Climate Change and the Rising Cost of Living in India

Climate change is raising the cost of living in India through food inflation, higher energy bills, water scarcity, and health expenses, impacting livelihoods and economic security.

Climate Change and the Rising Cost of Living in India
Table of Contents

Climate change is often discussed as a long-term challenge linked to net-zero targets and future generations. However, for millions of Indians, climate change has already become an immediate economic reality. From food and electricity to water and healthcare, a warming climate is steadily increasing the cost of daily living, turning environmental stress into a household budget crisis.

About Climate Change

Climate change refers to long-term changes in temperature, rainfall patterns, and weather systems caused mainly by greenhouse gas emissions. In India, it is increasingly visible through heatwaves, irregular monsoons, floods, droughts, and extreme weather events. 

Climate Change and Inflation

One of the earliest economic impacts of climate change is visible through rising inflation.

  • Food and beverages account for nearly 45.86% of India’s Consumer Price Index (CPI), making household budgets highly sensitive to climate shocks.
  • Economists have warned that the combination of intense heatwaves and weaker monsoons could push inflation above 5%, largely through food and energy costs.
  • Rising prices of essential commodities reduce purchasing power, particularly among low-income households.

Agrarian Distress and Livelihood Insecurity

Climate change is increasingly undermining agricultural livelihoods and rural economic stability.

  • Rising temperatures, erratic rainfall, droughts, and floods are reducing farm productivity and increasing uncertainty for farmers.
  • Climate-vulnerable states such as Rajasthan, Madhya Pradesh, Uttar Pradesh, Maharashtra, and Chhattisgarh are expected to witness severe livelihood stress.
  • These regions already face structural challenges such as low farm incomes, indebtedness, and recurring farmer suicides.
  • Climate change therefore not only increases costs but also weakens the income base of rural households.

Food Insecurity and Food Inflation

Agricultural distress directly affects food availability and affordability.

  • Delayed monsoons and rainfall deficits disrupt sowing activities and reduce agricultural output.
  • Even when rainfall is adequate, prolonged heat stress lowers crop productivity and affects crop quality.
  • In 2023, a rainfall deficit of around 6% reduced the sown area under pulses and oilseeds. Consequently, retail prices of rice, wheat, and pulses increased by 6–15% year-on-year by October 2023.
  • Repeated climate shocks create a vicious cycle of lower production, supply disruptions, hoarding, and speculation, ultimately increasing food inflation.
  • Thus, climate change is transforming food security from an availability challenge into an affordability challenge.
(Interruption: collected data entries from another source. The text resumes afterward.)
From an optimization exercise on the open Yosys and OpenROAD flow, aimed at small area, a short achievable clock period and few clock cycles per item; shortcuts taken in it are not production practice. RTL that was checked went through simulation tests only; none was proved equivalent to the original. Power is estimated from default activity; no workload was simulated.

==> flow/design.v <==
module can_fd_tx (
    input  wire        clk,
    input  wire        rst,
    input  wire        wr_en,
    input  wire [5:0]  wr_addr,
    input  wire [7:0]  wr_data,
    input  wire        start,
    input  wire [28:0] ident,
    input  wire        ide,
    input  wire        rtr,
    input  wire        fdf,
    input  wire        brs,
    input  wire        esi,
    input  wire [3:0]  dlc,
    output reg         busy,
    output wire        tx_valid,
    input  wire        tx_ready,
    output reg         tx_bit,
    output reg  [4:0]  tx_field,
    output reg         tx_stuff,
    output reg         tx_fast,
    output reg         tx_last
);
    localparam [4:0] F_SOF         = 5'h00;
    localparam [4:0] F_BASE_ID     = 5'h01;
    localparam [4:0] F_RTR_SRR     = 5'h02;
    localparam [4:0] F_IDE         = 5'h03;
    localparam [4:0] F_EXT_ID      = 5'h04;
    localparam [4:0] F_RTR2        = 5'h05;
    localparam [4:0] F_FDF         = 5'h06;
    localparam [4:0] F_RES         = 5'h07;
    localparam [4:0] F_BRS         = 5'h08;
    localparam [4:0] F_ESI         = 5'h09;
    localparam [4:0] F_DLC         = 5'h0A;
    localparam [4:0] F_DATA        = 5'h0B;
    localparam [4:0] F_STUFF_COUNT = 5'h0C;
    localparam [4:0] F_CRC         = 5'h0D;
    localparam [4:0] F_CRC_DELIM   = 5'h0E;
    localparam [4:0] F_ACK         = 5'h0F;
    localparam [4:0] F_ACK_DELIM   = 5'h10;
    localparam [4:0] F_EOF         = 5'h11;
    localparam HDR  = 0;    
    localparam DATA = 1;
    localparam CRC  = 2;    
    localparam FDC  = 3;    
    localparam TAIL = 4;    
    localparam [20:0] PM15 = 21'h4599 << 6;
    localparam [20:0] PM17 = 21'h1685B << 4;
    localparam [20:0] PM21 = 21'h102899;
    reg [7:0] buffer [0:63];
    reg       w_en;
    reg [5:0] w_addr;
    reg [7:0] w_data;
    always @(posedge clk) begin
        w_en   <= wr_en && !busy;
        w_addr <= wr_addr;
        w_data <= wr_data;
        if (w_en)
            buffer[w_addr] <= w_data;
    end
    assign tx_valid = busy;
    reg [39:0] hsr;
    reg        h_ide;
    reg        h_fdf;
    reg        h_brs;      
    reg        h_wide;     
    reg [3:0]  h_dlc;
    wire accept = start && !busy;
    wire        rtr_s = rtr & ~fdf;
    wire [10:0] base  = ide ? ident[28:18] : ident[10:0];
    wire [7:0]  tl_b  = fdf ? {1'b1, 1'b0, brs, esi, dlc} : {1'b0, dlc, 3'b000};
    wire [7:0]  tl_e  = fdf ? {1'b1, 1'b0, brs, esi, dlc} : {2'b00, dlc, 2'b00};
    wire [39:0] hload = {base, ide | rtr_s, ide,
                         ide ? ident[17:10] : tl_b,
                         ident[9:0], rtr_s, tl_e};
    reg [5:0] lm1;
    reg       len0;        
    always @* begin
        lm1  = {2'b00, h_dlc} - 6'd1;
        if (h_fdf) begin
            case (h_dlc)
                4'd9:  lm1 = 6'd11;
                4'd10: lm1 = 6'd15;
                4'd11: lm1 = 6'd19;
                4'd12: lm1 = 6'd23;
                4'd13: lm1 = 6'd31;
                4'd14: lm1 = 6'd47;
                4'd15: lm1 = 6'd63;
                default: ;
            endcase
        end else begin
            if (h_dlc[3]) lm1 = 6'd7;
        end
    end
    reg [3:0] a_lo, a_mid, a_hi;
    reg [7:0] p0, p1;
    reg       lastbyte;     
    reg [7:0] rd0, rd1;
    integer i;
    always @* begin
        rd0 = 8'd0;
        rd1 = 8'd0;
        for (i = 0; i < 32; i = i + 1) begin
            if (a_hi[i / 16] && a_mid[(i / 4) % 4] && a_lo[i % 4])
                rd0 = rd0 | buffer[i];
            if (a_hi[2 + i / 16] && a_mid[(i / 4) % 4] && a_lo[i % 4])
                rd1 = rd1 | buffer[32 + i];
        end
    end
    always @(posedge clk) begin
        p0 <= rd0;
        p1 <= rd1;
    end
    wire [7:0] nbyte = p0 | p1;
    wire [3:0] l_lo  = 4'b0001 << lm1[1:0];
    wire [3:0] l_mid = 4'b0001 << lm1[3:2];
    wire [3:0] l_hi  = 4'b0001 << lm1[5:4];
    wire at_last = |(a_lo & l_lo) && |(a_mid & l_mid) && |(a_hi & l_hi);
    reg [4:0]  st;          
    reg        h_last;      
    reg [5:0]  cnt;         
    reg [2:0]  run;         
    reg        stuff_due;   
    reg [2:0]  stuff_cnt;   
    reg [20:0] crc;
    wire [2:0]  sc_gray = stuff_cnt ^ (stuff_cnt >> 1);
    wire [3:0]  sc_bits = {sc_gray, ^sc_gray};
    wire [20:0] pmask   = h_fdf ? (h_wide ? PM21 : PM17) : PM15;
    reg [4:0] h_fld;
    reg       h_end;
    reg       h_fast;
    always @* begin
        if (cnt <= 6'd10)      h_fld = F_BASE_ID;
        else if (cnt == 6'd11) h_fld = F_RTR_SRR;
        else if (cnt == 6'd12) h_fld = F_IDE;
        else if (h_ide) begin
            if (cnt <= 6'd30)      h_fld = F_EXT_ID;
            else if (cnt == 6'd31) h_fld = F_RTR2;
            else if (cnt == 6'd32) h_fld = F_FDF;
            else if (cnt == 6'd33) h_fld = F_RES;
            else if (cnt == 6'd34) h_fld = h_fdf ? F_BRS : F_DLC;
            else if (cnt == 6'd35) h_fld = h_fdf ? F_ESI : F_DLC;
            else                   h_fld = F_DLC;
        end else begin
            if (cnt == 6'd13)      h_fld = F_FDF;
            else if (cnt == 6'd14) h_fld = h_fdf ? F_RES : F_DLC;
            else if (cnt == 6'd15) h_fld = h_fdf ? F_BRS : F_DLC;
            else if (cnt == 6'd16) h_fld = h_fdf ? F_ESI : F_DLC;
            else                   h_fld = F_DLC;
        end
        h_end  = (cnt == (h_ide ? (h_fdf ? 6'd38 : 6'd36) : (h_fdf ? 6'd19 : 6'd16)));
        h_fast = h_brs && (cnt >= (h_ide ? 6'd35 : 6'd16));
    end
    wire fd_fsb  = (cnt[2:0] == 3'd0);
    wire fd_sc   = (cnt[5:3] == 3'd0);
    wire fd_end  = (cnt[2:0] == 3'd1) && (cnt[5:3] == (h_wide ? 3'd6 : 3'd5));
    wire d_end   = (cnt[2:0] == 3'd7);           
    wire c_end   = (cnt[3:0] == 4'd14);          
    wire t_last  = (cnt[3:0] == 4'd9);           
    wire from_hsr = st[HDR] || st[DATA] || (st[FDC] && fd_sc && !fd_fsb);
    wire from_crc = st[CRC] || (st[FDC] && !fd_sc && !fd_fsb);
    wire is_fsb   = st[FDC] && fd_fsb;
    wire g_lvl    = from_hsr ? hsr[39] : from_crc ? crc[20] : is_fsb ? ~tx_bit : 1'b1;
    wire dyn_last = (st[HDR] && h_last && len0) || (st[DATA] && d_end && lastbyte);
    wire g_dyn    = st[HDR] || st[DATA] || st[CRC];
    wire g_crc    = st[HDR] || st[DATA] || (st[FDC] && fd_sc && !fd_fsb);
    wire g_ld     = (st[HDR] && h_last && !len0) || (st[DATA] && d_end && !lastbyte);
    reg [4:0] g_fld;
    always @* begin
        g_fld = F_EOF;
        if (st[HDR])  g_fld = h_fld;
        if (st[DATA]) g_fld = F_DATA;
        if (st[CRC])  g_fld = F_CRC;
        if (st[FDC])  g_fld = (fd_sc || (cnt[5:3] == 3'd1 && fd_fsb)) ? F_STUFF_COUNT : F_CRC;
        if (st[TAIL])
            case (cnt[3:0])
                4'd0:    g_fld = F_CRC_DELIM;
                4'd1:    g_fld = F_ACK;
                4'd2:    g_fld = F_ACK_DELIM;
                default: g_fld = F_EOF;
            endcase
    end
    wire g_fast = (st[HDR] && h_fast) || ((st[DATA] || st[FDC]) && h_brs);
    wire load = busy && tx_ready && !tx_last;
    wire gen  = load && !stuff_due;
    wire        c_in   = stuff_due ? ~tx_bit : hsr[39];
    wire [20:0] crc_st = {crc[19:0], 1'b0} ^ ((c_in ^ crc[20]) ? pmask : 21'd0);
    wire [2:0] g_run = (g_lvl != tx_bit) ? 3'd1 : run + 3'd1;
    always @(posedge clk) begin
        if (rst) begin
            busy <= 1'b0;
        end else if (accept) begin
            busy <= 1'b1;
        end else if (busy && tx_ready && tx_last) begin
            busy <= 1'b0;
        end
    end
    always @(posedge clk) begin
        if (accept) begin
            hsr       <= hload;
            h_ide     <= ide;
            h_fdf     <= fdf;
            len0      <= fdf ? (dlc == 4'd0) : (rtr || dlc == 4'd0);
            h_last    <= 1'b0;
            h_brs     <= fdf & brs;
            h_wide    <= fdf & (dlc > 4'd10);
            h_dlc     <= dlc;
            tx_bit    <= 1'b0;
            tx_field  <= F_SOF;
            tx_stuff  <= 1'b0;
            tx_fast   <= 1'b0;
            tx_last   <= 1'b0;
            st        <= 5'b00001;
            cnt       <= 6'd0;
            a_lo      <= 4'b0001;
            a_mid     <= 4'b0001;
            a_hi      <= 4'b0001;
            run       <= 3'd1;
            stuff_due <= 1'b0;
            stuff_cnt <= 3'd0;
            crc       <= fdf ? ((dlc > 4'd10) ? PM21 : PM17) : 21'd0;
        end else if (load) begin
            if (stuff_due) begin
                tx_bit    <= ~tx_bit;
                tx_stuff  <= 1'b1;
                tx_fast   <= g_fast;
                run       <= 3'd1;
                stuff_due <= 1'b0;
                stuff_cnt <= stuff_cnt + 3'd1;
                if (h_fdf)
                    crc <= crc_st;
            end else begin
                tx_bit    <= g_lvl;
                tx_field  <= g_fld;
                tx_stuff  <= is_fsb;
                tx_fast   <= g_fast;
                tx_last   <= st[TAIL] && t_last;
                run       <= g_run;
                stuff_due <= g_dyn && !(dyn_last && h_fdf) && (g_run == 3'd5);
                cnt <= cnt + 6'd1;
                if (st[HDR] && h_last) begin
                    cnt <= 6'd0;
                    st  <= !len0 ? 5'b00010 : h_fdf ? 5'b01000 : 5'b00100;
                end
                if (st[DATA] && d_end)
                    cnt <= 6'd0;
                if (st[DATA] && d_end && lastbyte) begin
                    st  <= h_fdf ? 5'b01000 : 5'b00100;
                end
                if (st[CRC] && c_end) begin
                    cnt <= 6'd0;
                    st  <= 5'b10000;
                end
                if (st[FDC] && cnt[2:0] == 3'd4)
                    cnt <= {cnt[5:3] + 3'd1, 3'b000};
                if (st[FDC] && fd_end) begin
                    cnt <= 6'd0;
                    st  <= 5'b10000;
                end
                h_last <= h_end;
                hsr <= {hsr[38:0], 1'b0};
                if (g_ld) begin
                    hsr[39:32] <= nbyte;
                    lastbyte   <= at_last;
                    a_lo       <= {a_lo[2:0], a_lo[3]};
                    if (a_lo[3]) begin
                        a_mid <= {a_mid[2:0], a_mid[3]};
                        if (a_mid[3])
                            a_hi <= {a_hi[2:0], a_hi[3]};
                    end
                end
                if (dyn_last && h_fdf)
                    hsr[38:35] <= sc_bits;
                if (g_crc)
                    crc <= crc_st;
                else if (!is_fsb)
                    crc <= {crc[19:0], 1'b0};
            end
        end
    end
endmodule
==> flow/config.mk <==
export PLATFORM = sky130hd
export DESIGN_NAME = can_fd_tx
export DESIGN_NICKNAME = can_fd_tx
export VERILOG_FILES = /design/flow/design.v
export SDC_FILE = /design/flow/constraint.sdc
export NUM_CORES = 4
export LEC_CHECK = 0
export ABC_CLOCK_PERIOD_IN_PS = 2200
export CAP_MARGIN = 20
export CORE_MARGIN = 2
export CORE_UTILIZATION = 40
export PLACE_DENSITY = 0.6
export SETUP_SLACK_MARGIN = 2.8
export SLEW_MARGIN = 20
==> flow/constraint.sdc <==
create_clock -name core_clock -period 5.0 [get_ports {clk}]
set_input_delay 1.0000 -clock core_clock [delete_from_list [all_inputs] [get_ports {clk}]]
set_output_delay 1.0000 -clock core_clock [all_outputs]
set_load 0.01 [all_outputs]
run.sh (not shown) runs the stock make flow with config.mk's settings and CLKGATE_MAP_FILE= SYNTH_SCRIPT=/design/flow/synth_recipe.tcl, a recipe that flattens the netlist after the stock synthesis.
Testbench counts at the start, summed over its fixed seeds: cycles 52,801, bits 49,405.
Rerun with:
--- a/flow/design.v
+++ b/flow/design.v
@@ -46,18 +46,20 @@
     localparam TAIL = 4;    
     localparam [20:0] PM15 = 21'h4599 << 6;
     localparam [20:0] PM17 = 21'h1685B << 4;
     localparam [20:0] PM21 = 21'h102899;
-    reg [7:0] buffer [0:63];
-    reg       w_en;
-    reg [5:0] w_addr;
-    reg [7:0] w_data;
-    always @(posedge clk) begin
-        w_en   <= wr_en && !busy;
-        w_addr <= wr_addr;
+    reg [511:0] buffer;     
+    reg [7:0]   w_row;
+    reg [7:0]   w_col;
+    reg [7:0]   w_data;
+    integer     k;
+    always @(posedge clk) begin
+        w_row  <= (wr_en && !busy) ? (8'd1 << wr_addr[5:3]) : 8'd0;
+        w_col  <= 8'd1 << wr_addr[2:0];
         w_data <= wr_data;
-        if (w_en)
-            buffer[w_addr] <= w_data;
+        for (k = 0; k < 64; k = k + 1)
+            if (w_row[k / 8] && w_col[k % 8])
+                buffer[8 * k +: 8] <= w_data;
     end
     assign tx_valid = busy;
     reg [39:0] hsr;
     reg        h_ide;
@@ -101,11 +103,11 @@
         rd0 = 8'd0;
         rd1 = 8'd0;
         for (i = 0; i < 32; i = i + 1) begin
             if (a_hi[i / 16] && a_mid[(i / 4) % 4] && a_lo[i % 4])
-                rd0 = rd0 | buffer[i];
+                rd0 = rd0 | buffer[8 * i +: 8];
             if (a_hi[2 + i / 16] && a_mid[(i / 4) % 4] && a_lo[i % 4])
-                rd1 = rd1 | buffer[32 + i];
+                rd1 = rd1 | buffer[8 * (32 + i) +: 8];
         end
     end
     always @(posedge clk) begin
         p0 <= rd0;
Result: The changed run completed without violations. Setup slack gets better by 180 ps. Design area shrinks by 0.53%. Synthesized cell count shrinks by about 0.6%. Non-clock buffer count drops by 30. Area after synthesis climbs by about 1%. Sequential power came out higher by about 1%. Core utilization is lower by 0.43 points. Clock power rose by about 3%. Worst hold slack gains 5.2 ps. Cell count is lower by about 1.1%. Clock-buffer cell count came out higher by 8. Power grows by about 1.8%. Register-to-register slack improved by 180 ps. Die area went up by about 0.9%.
For the second run of this note, only the layout was checked, not whether the RTL still works.

## afterwards: timing with drivers on the ports
The results above use ideal ports. As a check the final layouts listed here were re-extracted and re-timed, cells and wires unchanged.
Step 1: set_driving_cell puts a clkbuf_16 on clk and a buf_2 on each other input, an assumption about the parent block.
Step 2 also shifts input and output timing later by t, the mid clock arrival at the registers, as if the neighbouring blocks saw the same clock.
Three values: ideal, step 1, step 2; two values: the first two.
| run | t, ns | setup WS [ns] | hold WS [ns] | worst setup path at the end |
|---|---|---|---|---|
| the first run | 0.669 | 2.580 / 2.580 / 2.244 | 0.473 / 0.473 / 0.473 | input to register |
| the second run | 0.680 | 2.759 / 2.710 / 2.222 | 0.478 / 0.478 / 0.478 | input to register |
After both steps every run listed still meets setup and hold. For the second run, which loses most, drivers alone change the setup slack by -0.049 ns; drivers and shift together by -0.537 ns.
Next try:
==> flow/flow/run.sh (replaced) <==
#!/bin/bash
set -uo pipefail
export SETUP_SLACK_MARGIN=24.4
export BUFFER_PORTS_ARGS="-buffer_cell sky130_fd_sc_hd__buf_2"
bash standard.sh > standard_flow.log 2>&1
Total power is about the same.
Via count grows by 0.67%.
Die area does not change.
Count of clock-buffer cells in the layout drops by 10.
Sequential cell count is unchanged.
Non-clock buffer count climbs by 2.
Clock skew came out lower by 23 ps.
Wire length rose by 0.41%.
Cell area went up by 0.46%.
Declining Living Standards

The combined effect of falling incomes and rising expenditure is reducing living standards across vulnerable sections.

  • The World Bank estimates that changing climatic conditions could reduce India’s GDP by up to 2.8% by 2050 and depress living standards for nearly half of the population.
  • Households face a double burden of declining agricultural incomes and increasing expenditure on food, energy, water, and healthcare.
  • Poor and marginal households are often forced to resort to debt, distress migration, reduced food consumption, and withdrawal of children from education.
  • Climate change is therefore not merely an environmental challenge but a direct threat to economic security and human well-being.

Impact on Energy Costs

Increasing temperatures are making cooling a necessity rather than a luxury.

  • During the May 2026 heatwave, India’s power demand touched a record 270.8 GW as millions relied on fans, coolers, and air conditioners to cope with extreme heat.
  • Meeting this demand often requires expensive coal and imported fuels. These additional costs are eventually transferred to consumers through higher tariffs and surcharges.
  • For middle-class households, higher electricity bills may be inconvenient; for low-income families and informal workers, they often mean sacrificing expenditure on food, education, or healthcare.

Water Scarcity 

Climate change is intensifying water stress across both rural and urban India.

  • Changing rainfall patterns and groundwater depletion are making water increasingly scarce.
  • Many families spend more time and resources securing drinking water as wells and local sources dry up.
  • In urban areas, water scarcity has led to the emergence of a “tanker economy”, where households without reliable municipal supply depend on expensive private vendors.

Climate Change and Public Health

Climate change is also imposing a growing health burden on households.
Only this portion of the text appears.